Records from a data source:

==> config.mk <==
export PLATFORM = sky130hd
export DESIGN_NAME = nx_node_core
export DESIGN_NICKNAME = d
export VERILOG_FILES = /design/src/hdl/nx_instr_pkg.sv /design/src/hdl/nx_ctrl_pkg.sv /design/src/hdl/nx_instr_store.sv /design/src/hdl/nx_input_latch.sv /design/src/hdl/nx_bool_unit.sv /design/src/hdl/nx_output_latch.sv /design/src/hdl/nx_sequencer.sv /design/src/hdl/nx_node_core.sv
export VERILOG_INCLUDE_DIRS = /design/src /design/src/hdl
export SDC_FILE = /design/constraint.sdc
export NUM_CORES = 1
export LEC_CHECK = 0
export ABC_CLOCK_PERIOD_IN_PS = 5390
export BUFFER_PORTS_ARGS = -buffer_cell sky130_fd_sc_hd__buf_2
export CAP_MARGIN = 20
export CELL_PAD_IN_SITES_DETAIL_PLACEMENT = 0
export CELL_PAD_IN_SITES_GLOBAL_PLACEMENT = 2
export CORE_ASPECT_RATIO = 0.6
export CORE_MARGIN = 5
export CORE_UTILIZATION = 34
export CTS_BUF_LIST = sky130_fd_sc_hd__clkbuf_8
export CTS_CLUSTER_SIZE = 25
export DETAILED_ROUTE_END_ITERATION = 16
export GPL_TIMING_DRIVEN = 0
export MAX_ROUTING_LAYER = met4
export PLACE_DENSITY = 0.57
export SLEW_MARGIN = 40
export SYNTH_ARGS = -nofsm -noshare
export SYNTH_HDL_FRONTEND = slang
export SYNTH_SLANG_ARGS = --single-unit
==> constraint.sdc <==
create_clock -name clk -period 5.39 [get_ports clk]
set_clock_uncertainty 0.15 [all_clocks]
set_input_delay 0.2695 -clock clk [delete_from_list [all_inputs] [get_ports clk]]
set_output_delay 0.2695 -clock clk [all_outputs]
set_load 0.1 [all_outputs]
==> src/hdl/nx_node_defines.svh <==
`ifndef NX_NODE_DEFINES_SVH
`define NX_NODE_DEFINES_SVH

// ====================
// Base sizes
// ====================

// Width of the operation code field
`define NX_OP_W 4

// Number of single-bit scratch registers
`define NX_REG_W 16

// Number of primary inputs and outputs, must not exceed NX_REG_W
`define NX_IO_W 4

// Number of instruction slots
`define NX_SLOTS 32

// ====================
// Derived sizes
// ====================

// Index widths for registers, io bits and slots
`define NX_REG_IDX_W ($clog2(`NX_REG_W))
`define NX_IO_IDX_W ($clog2(`NX_IO_W))
`define NX_STEP_W ($clog2(`NX_SLOTS))

// Opcode, three register indices, output enable, output index
`define NX_INST_W (`NX_OP_W + (3 * `NX_REG_IDX_W) + 1 + `NX_IO_IDX_W)

`endif

==> src/hdl/nx_instr_pkg.sv <==
`include "nx_node_defines.svh"

package nx_instr_pkg;

    // ====================
    // Operations
    // ====================

    // Single-bit boolean operations
    // Codes above op_xnor are legal but produce a zero result
    typedef enum logic [`NX_OP_W-1:0] {
        op_invert = 0,
        op_and    = 1,
        op_nand   = 2,
        op_or     = 3,
        op_nor    = 4,
        op_xor    = 5,
        op_xnor   = 6
    } op_t;

    // ====================
    // Field types
    // ====================

    // Scratch register index
    typedef logic [`NX_REG_IDX_W-1:0] reg_idx_t;

    // Primary input or output bit index
    typedef logic [`NX_IO_IDX_W-1:0] io_idx_t;

    // Instruction word, operation sits in the top bits
    typedef struct packed {
        op_t      op;
        reg_idx_t src_a;
        reg_idx_t src_b;
        reg_idx_t target;
        logic     out_en;
        io_idx_t  out_index;
    } instr_t;

endpackage

==> src/hdl/nx_ctrl_pkg.sv <==
`include "nx_node_defines.svh"

package nx_ctrl_pkg;

    // ====================
    // Node phases
    // ====================

    // Setup takes the program, wait idles until a tick,
    // run walks the slots one per cycle
    typedef enum logic [1:0] {
        ph_setup = 2'd0,
        ph_wait  = 2'd1,
        ph_run   = 2'd2
    } phase_t;

endpackage

==> src/hdl/nx_instr_store.sv <==
`include "nx_node_defines.svh"

module nx_instr_store (
    input  logic                         clk,
    input  logic                         rst,
    // Host program load
    input  nx_instr_pkg::instr_t         load_instr,
    input  logic [`NX_STEP_W-1:0]        load_slot,
    input  logic                         load_valid,
    // Read side, driven by the sequencer
    input  logic [`NX_STEP_W-1:0]        step,
    output nx_instr_pkg::instr_t         slot_instr,
    output logic                         slot_loaded
);

    // ====================
    // Storage
    // ====================

    // Instruction words, contents only matter once the flag is set
    nx_instr_pkg::instr_t slot_mem [`NX_SLOTS];

    // One loaded flag per slot
    logic [`NX_SLOTS-1:0] loaded;

    // Word write on the load strobe
    always_ff @(posedge clk) begin
        if (load_valid) begin
            slot_mem[load_slot] <= load_instr;
        end
    end

    // Flags start clear and are set by any load to the slot
    always_ff @(posedge clk or posedge rst) begin
        if (rst) begin
            loaded <= '0;
        end else if (load_valid) begin
            loaded[load_slot] <= 1'b1;
        end
    end

    // ====================
    // Read port
    // ====================

    // Combinational read at the current step
    assign slot_instr  = slot_mem[step];
    assign slot_loaded = loaded[step];

endmodule

==> src/hdl/nx_input_latch.sv <==
`include "nx_node_defines.svh"

module nx_input_latch (
    input  logic                      clk,
    input  logic                      rst,
    // One bit per strobe
    input  logic                      in_value,
    input  nx_instr_pkg::io_idx_t     in_index,
    input  logic                      in_valid,
    // Current primary input vector
    output logic [`NX_IO_W-1:0]       in_bits
);

    // ====================
    // Input bits
    // ====================

    // Bits keep their value between strobes
    // A strobe in a tick cycle lands after the seed,
    // so the run sees the old value
    always_ff @(posedge clk or posedge rst) begin
        if (rst) begin
            in_bits <= '0;
        end else if (in_valid) begin
            // Only the indexed bit moves
            in_bits[in_index] <= in_value;
        end
    end

endmodule

==> src/hdl/nx_bool_unit.sv <==
`include "nx_node_defines.svh"

module nx_bool_unit (
    input  logic                      clk,
    input  logic                      rst,
    // Control from the sequencer
    input  logic                      seed,
    input  logic                      exec,
    // Primary inputs used for seeding
    input  logic [`NX_IO_W-1:0]       in_bits,
    // Instruction at the current step
    input  nx_instr_pkg::instr_t      slot_instr,
    // Result and output request
    output logic                      result,
    output logic                      out_en,
    output nx_instr_pkg::io_idx_t     out_index,
    output logic                      out_wr
);

    // ====================
    // Scratch registers
    // ====================

    // One bit per register, low bits hold the seeded inputs
    logic [`NX_REG_W-1:0] regs;

    // Source operand values
    logic value_a;
    logic value_b;

    // ====================
    // Evaluate
    // ====================

    // Sources read straight from the register file
    // The previous instruction's write is already visible here
    assign value_a = regs[slot_instr.src_a];
    assign value_b = regs[slot_instr.src_b];

    always_comb begin
        case (slot_instr.op)
            // Invert ignores the second source
            nx_instr_pkg::op_invert: result = ~value_a;
            nx_instr_pkg::op_and:    result = value_a & value_b;
            nx_instr_pkg::op_nand:   result = ~(value_a & value_b);
            nx_instr_pkg::op_or:     result = value_a | value_b;
            nx_instr_pkg::op_nor:    result = ~(value_a | value_b);
            nx_instr_pkg::op_xor:    result = value_a ^ value_b;
            nx_instr_pkg::op_xnor:   result = ~(value_a ^ value_b);
            // Unused codes give zero
            default:                 result = 1'b0;
        endcase
    end

    // ====================
    // Register update
    // ====================

    // Seed only happens in wait and exec only in run,
    // so the two never collide
    always_ff @(posedge clk or posedge rst) begin
        if (rst) begin
            regs <= '0;
        end else begin
            if (seed) begin
                // Copy primary inputs into the low registers
                regs[`NX_IO_W-1:0] <= in_bits;
            end
            if (exec) begin
                regs[slot_instr.target] <= result;
            end
        end
    end

    // Output request fields
    assign out_en    = slot_instr.out_en;
    assign out_index = slot_instr.out_index;

    // Write only for an executing instruction marked for output
    assign out_wr = exec & slot_instr.out_en;

endmodule

==> src/hdl/nx_output_latch.sv <==
`include "nx_node_defines.svh"

module nx_output_latch (
    input  logic                      clk,
    input  logic                      rst,
    // Write request from the bool unit
    input  logic                      out_wr,
    input  nx_instr_pkg::io_idx_t     out_index,
    input  logic                      result,
    // Primary outputs and their update pulses
    output logic [`NX_IO_W-1:0]       out_values,
    output logic [`NX_IO_W-1:0]       out_valids
);

    // ====================
    // Output register
    // ====================

    always_ff @(posedge clk or posedge rst) begin
        if (rst) begin
            out_values <= '0;
            out_valids <= '0;
        end else begin
            // Pulses last one cycle unless rewritten
            out_valids <= '0;
            if (out_wr) begin
                out_values[out_index] <= result;
                // Flag the updated bit for the next cycle only
                out_valids[out_index] <= 1'b1;
            end
        end
    end

endmodule

==> src/hdl/nx_sequencer.sv <==
`include "nx_node_defines.svh"

module nx_sequencer (
    input  logic                      clk,
    input  logic                      rst,
    // Emulated clock edge and hold
    input  logic                      tick,
    input  logic                      stall,
    // Load strobe, used for the end of setup
    input  logic                      load_valid,
    input  logic                      load_last,
    // Loaded flag of the slot at step
    input  logic                      slot_loaded,
    // Sequencing outputs
    output logic [`NX_STEP_W-1:0]     step,
    output logic                      seed,
    output logic                      exec,
    output nx_ctrl_pkg::phase_t       phase
);

    localparam int unsigned step_w    = `NX_STEP_W;
    localparam int unsigned last_slot = `NX_SLOTS - 1;

    // ====================
    // Cycle decode
    // ====================

    // Run cycle that is allowed to do work
    logic run_go;

    // Ticks count only while waiting
    assign seed = tick && (phase == nx_ctrl_pkg::ph_wait);

    assign run_go = (phase == nx_ctrl_pkg::ph_run) && !stall;

    // Execute only a loaded slot
    assign exec = run_go && slot_loaded;

    // ====================
    // Phase and step
    // ====================

    always_ff @(posedge clk or posedge rst) begin
        if (rst) begin
            phase <= nx_ctrl_pkg::ph_setup;
            step  <= '0;
        end else begin
            case (phase)
                nx_ctrl_pkg::ph_setup: begin
                    // Last program word closes setup
                    if (load_valid && load_last) begin
                        phase <= nx_ctrl_pkg::ph_wait;
                    end
                end
                nx_ctrl_pkg::ph_wait: begin
                    if (seed) begin
                        phase <= nx_ctrl_pkg::ph_run;
                        step  <= '0;
                    end
                end
                nx_ctrl_pkg::ph_run: begin
                    // Stall holds everything
                    if (run_go) begin
                        if (!slot_loaded) begin
                            // Empty slot ends the program, nothing written
                            phase <= nx_ctrl_pkg::ph_wait;
                        end else if (step == step_w'(last_slot)) begin
                            // Final slot executes then the run stops
                            phase <= nx_ctrl_pkg::ph_wait;
                        end else begin
                            step <= step + step_w'(1);
                        end
                    end
                end
                default: begin
                    phase <= nx_ctrl_pkg::ph_setup;
                end
            endcase
        end
    end

endmodule

==> src/hdl/nx_node_core.sv <==
`include "nx_node_defines.svh"

module nx_node_core (
    input  logic                      clk,
    input  logic                      rst,
    // External controls
    input  logic                      tick,
    input  logic                      stall,
    // Phase flags
    output logic                      in_setup,
    output logic                      in_wait,
    output logic                      in_run,
    // Program load
    input  nx_instr_pkg::instr_t      load_instr,
    input  logic [`NX_STEP_W-1:0]     load_slot,
    input  logic                      load_last,
    input  logic                      load_valid,
    // Input load
    input  logic                      in_value,
    input  nx_instr_pkg::io_idx_t     in_index,
    input  logic                      in_valid,
    // Primary outputs
    output logic [`NX_IO_W-1:0]       out_values,
    output logic [`NX_IO_W-1:0]       out_valids
);

    // ====================
    // Internal wiring
    // ====================

    nx_ctrl_pkg::phase_t      phase;
    logic [`NX_STEP_W-1:0]    step;
    logic                     seed;
    logic                     exec;
    nx_instr_pkg::instr_t     slot_instr;
    logic                     slot_loaded;
    logic [`NX_IO_W-1:0]      in_bits;
    logic                     result;
    nx_instr_pkg::io_idx_t    out_index;
    logic                     out_wr;

    // One-hot phase flags
    assign in_setup = (phase == nx_ctrl_pkg::ph_setup);
    assign in_wait  = (phase == nx_ctrl_pkg::ph_wait);
    assign in_run   = (phase == nx_ctrl_pkg::ph_run);

    // ====================
    // Blocks
    // ====================

    // Phase FSM and step counter
    nx_sequencer u_seq (
        .clk         (clk),
        .rst         (rst),
        .tick        (tick),
        .stall       (stall),
        .load_valid  (load_valid),
        .load_last   (load_last),
        .slot_loaded (slot_loaded),
        .step        (step),
        .seed        (seed),
        .exec        (exec),
        .phase       (phase)
    );

    // Program slots
    nx_instr_store u_store (
        .clk         (clk),
        .rst         (rst),
        .load_instr  (load_instr),
        .load_slot   (load_slot),
        .load_valid  (load_valid),
        .step        (step),
        .slot_instr  (slot_instr),
        .slot_loaded (slot_loaded)
    );

    // Primary inputs
    nx_input_latch u_in (
        .clk      (clk),
        .rst      (rst),
        .in_value (in_value),
        .in_index (in_index),
        .in_valid (in_valid),
        .in_bits  (in_bits)
    );

    // Register file and evaluator
    // The enable bit is already folded into out_wr
    nx_bool_unit u_bool (
        .clk        (clk),
        .rst        (rst),
        .seed       (seed),
        .exec       (exec),
        .in_bits    (in_bits),
        .slot_instr (slot_instr),
        .result     (result),
        .out_en     (),
        .out_index  (out_index),
        .out_wr     (out_wr)
    );

    // Primary outputs with update pulses
    nx_output_latch u_out (
        .clk        (clk),
        .rst        (rst),
        .out_wr     (out_wr),
        .out_index  (out_index),
        .result     (result),
        .out_values (out_values),
        .out_valids (out_valids)
    );

endmodule

==> impl_metrics.toml <==
[synth]
ys.flop_type = "edfxtp_1"
ys_top_cells_by_area = "edfxtp_1 67%, mux4_2 12%, dfrtp_1 6.1%"
ys_seq_elements = 675
synth_warnings = 0
yosys.area.top_type = "edfxtp_1"
netlist.area_leader.share = 0.669
yosysUniqueCellTypes = 64
synth_edf_count = 608
synth_area_um2 = 27300
syn_nets = 1423
avgSynthCellArea_um2 = 19.7
synth_async_sr_flop_share = 0.0993
ys_seq_area_frac = 0.730
syn-instance-count = 1385

[clock_network]
clock_latency_ns = 0.78
cts.clk_slew.worst_paths_ns = 0.07
cts_made_buffers = 103
cts.path.max_buffers = 3
htreeDepth = 3
cts_tree = "done"
root_buffer = "clkbuf_8"
cts_sinks = 675

[outcome]
status = "finished, final reports clean"

[place]
dp_hpwl_mm = 60.7
pre_cts_ws_ns = -0.363
routabilityCongestion = 0.783
port_buffers = 44

[worst_setup_path]
r2r-end = "u_bool.regs[1]"
r2r-start = "u_seq.step[1]"
critPathLaunchType = "flop"
path_class = "flop to flop"
required_ns = 5.90
path_max_fanout = 10
crit_arrival_ns = 5.69
cp-end-kind = "flop"
reg2regPathDepth = 23
r2r_setup_slack_ns = 0.21

[die]
std_cell_rows = 80
io_pins = 45
dieHeight_um = 229
initial_utilization = 0.343
coreArea_um2 = 79600
die_area_um2 = 86200
fp.dieW_um = 376

[routing]
drtAntennaViolNets = 0
drcViolationCount = 0
vias = 15013
routed_wl_mm = 86.6
drt_iter0_drc = 1713
via_per_inst = 5.38
wl_per_cell_um = 31.0
drtPass1Iterations = 5

[finish]
areaGrowthSynthToFinish_pct = 20.9
drive_above_1_share = 0.333
fillers = 7060
multiInputGateArea_um2 = 7160
seq_area_um2 = 19900
nets = 1675

[grt]
grt-ovfl-total = 0
antenna_found_initial = 7
grt_pass1_vias = 14701
grt_start_max_net_pins = 36
grt_pass1_wl_mm = 120
track_usage = 0.207

[timing]
setup_viol = 0
period_share = 0.960
hold_violations = 0
final_max_slew_viol_count = 0
fin_tns_setup_ns = 0
relSlewSlack = 0.479
fmaxAchievable_ghz = 0.193
min_period_ns = 5.18
setup_ws_ns = 0.213
worstMarginPinSlew_ns = 0.776

[power_and_ir_drop]
p_per_area_nw_per_um2 = 390
ir_drop_v = 0.000197
p_leak_nw = 10.7

[worst_hold_path]
min_path_type = "input port to flop"
hold_depth = 3
min_from = "load_slot[4]"
worstHoldEndpoint = "u_store.slot_mem[16][10]"

[job]
maxCapViolations = 0
[through the flow]
stage	std cells	util	hold slack, ns	instance area, um2	power [W]
after global placement	2495	0.363	0.296	28800	0.00882
after detailed placement	2562	0.385	0.129	30600	0.00888
final	2789	0.415	0.106	33000	0.0129
after floorplan	1385	-	0.218	27300	0.00797
after global routing	2787	0.415	0.0932	33000	0.0134
after CTS	2784	0.414	0.0264	32900	0.0130
[worst max-delay path by stage]
stage,startpoint,end,slack (ns),cells after the start
2_1_floorplan,u_seq.step[1],u_bool.regs[0],1.08,20
3_3_place_gp,u_seq.step[2],u_bool.regs[3],-1.07,17
3_5_place_dp,u_seq.step[1],u_bool.regs[1],-0.36,20
4_1_cts,u_seq.step[1],u_bool.regs[1],0.03,19
5_1_grt,u_seq.step[1],u_bool.regs[1],-0.002,23
6_report,u_seq.step[1],u_bool.regs[1],0.21,23
[cell usage in the layout, fill, tap and decap left out, drive strengths merged, types with 3 or more instances in the layout]
cell,synthesis,final
clkinvlp,0,9
nor3,6,6
buf,56,167
o22ai,10,10
or3b,3,3
and2,8,8
nor3b,4,4
mux2i,92,92
a211oi,3,3
dfrtp,67,67
mux4,150,150
nor2b,13,13
ha,4,4
inv,10,46
and3,5,5
nand3,26,26
nand4,6,6
or2,34,34
nand3b,11,11
diode,0,3
o31ai,5,5
nand2,56,56
o31a,4,4
o211ai,9,9
clkbuf,7,119
nand2b,6,6
dlygate4sd3,0,34
edfxtp,608,608
a221oi,5,5
o21ai,19,19
a22o,6,6
a21oi,4,4
nor2,71,71
a31oi,8,8
a22oi,19,19
mux2,30,30
clkinv,0,32
[kinds of logic after synthesis]
group                      count (synthesis)  synth area share
and+or+nand+nor                          257            0.0477
DFF                                      675             0.730
AOI/OAI and AO/OA                        102            0.0280
muxes                                    272             0.173
buffers and inverters                     73            0.0190
xor gates and xnor gates                   2          0.000642
adders and majority gates                  4           0.00183
[Yosys cell counts, types with 14 or more instances]
cell / count
mux2_2: 14
buf_2: 14
nand3_1: 26
a22oi_1: 18
mux2i_1: 91
mux4_2: 147
buf_4: 15
buf_6: 19
o21ai_0: 15
nor2_1: 71
nand2_1: 56
dfrtp_1: 67
or2_2: 33
edfxtp_1: 608
[sequential cells by signal, summed over array words and instances, names as in the netlist]
signal,count
u_out.out_values,4
u_seq.step,5
u_in.in_bits,4
u_store.loaded,32
u_bool.regs,16
u_store.slot_mem,608
u_out.out_valids,4
u_seq.phase,2
[worst max-delay path, cell delays in order (launching register included)]
cell and delay, ns:
dfrtp_1 0.37, buf_6 0.15, buf_6 0.18, buf_6 0.19
buf_6 0.21, buf_6 0.24, buf_6 0.22, mux4_2 0.33
mux2i_2 0.25, a22oi_1 0.17, o21ai_4 0.12, buf_12 0.15
mux2_2 0.34, o211ai_1 0.15, o21ai_1 0.12, mux2i_1 0.25
inv_1 0.07, ha_1 0.24, nand2_1 0.07, o21ai_0 0.09
a32oi_1 0.29, o41ai_2 0.17, buf_6 0.18, o31a_1 0.29
[where the power goes]
part           leakage, nW  switching [W]  internal [W]
Clock                 1.08        0.00209       0.00194
Sequential            6.31      0.0000938       0.00588
Combinational         3.36        0.00164       0.00123
[metal layers]
metal  global-route usage  up-vias  part of all wire
li1                     -     6198                 -
met1                0.329     8097              0.50
met2                0.265      604              0.40
met3               0.0449      114             0.083
met4               0.0509        0             0.018
met5                    -        -                 0
[layout make-up]
type                            count  area share
Timing Repair Buffer              150      0.0644
Clock buffer                      110      0.0459
Tap cell                         1066      0.0404
Buffer                             60      0.0154
Clock inverter                     78      0.0116
Multi-Input combinational cell    637       0.217
Sequential cell                   675       0.604
Inverter                           10     0.00129
Antenna cell                        3    0.000227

▶ _EXERCISE DESCRIPTION_: An exact copy of the lines above between the line holding "mux2i,92,92" and the line holding "clkinv,0,32", inclusive, is the whole answer.

▶ _EXPECTED OUTPUT_:
mux2i,92,92
a211oi,3,3
dfrtp,67,67
mux4,150,150
nor2b,13,13
ha,4,4
inv,10,46
and3,5,5
nand3,26,26
nand4,6,6
or2,34,34
nand3b,11,11
diode,0,3
o31ai,5,5
nand2,56,56
o31a,4,4
o211ai,9,9
clkbuf,7,119
nand2b,6,6
dlygate4sd3,0,34
edfxtp,608,608
a221oi,5,5
o21ai,19,19
a22o,6,6
a21oi,4,4
nor2,71,71
a31oi,8,8
a22oi,19,19
mux2,30,30
clkinv,0,32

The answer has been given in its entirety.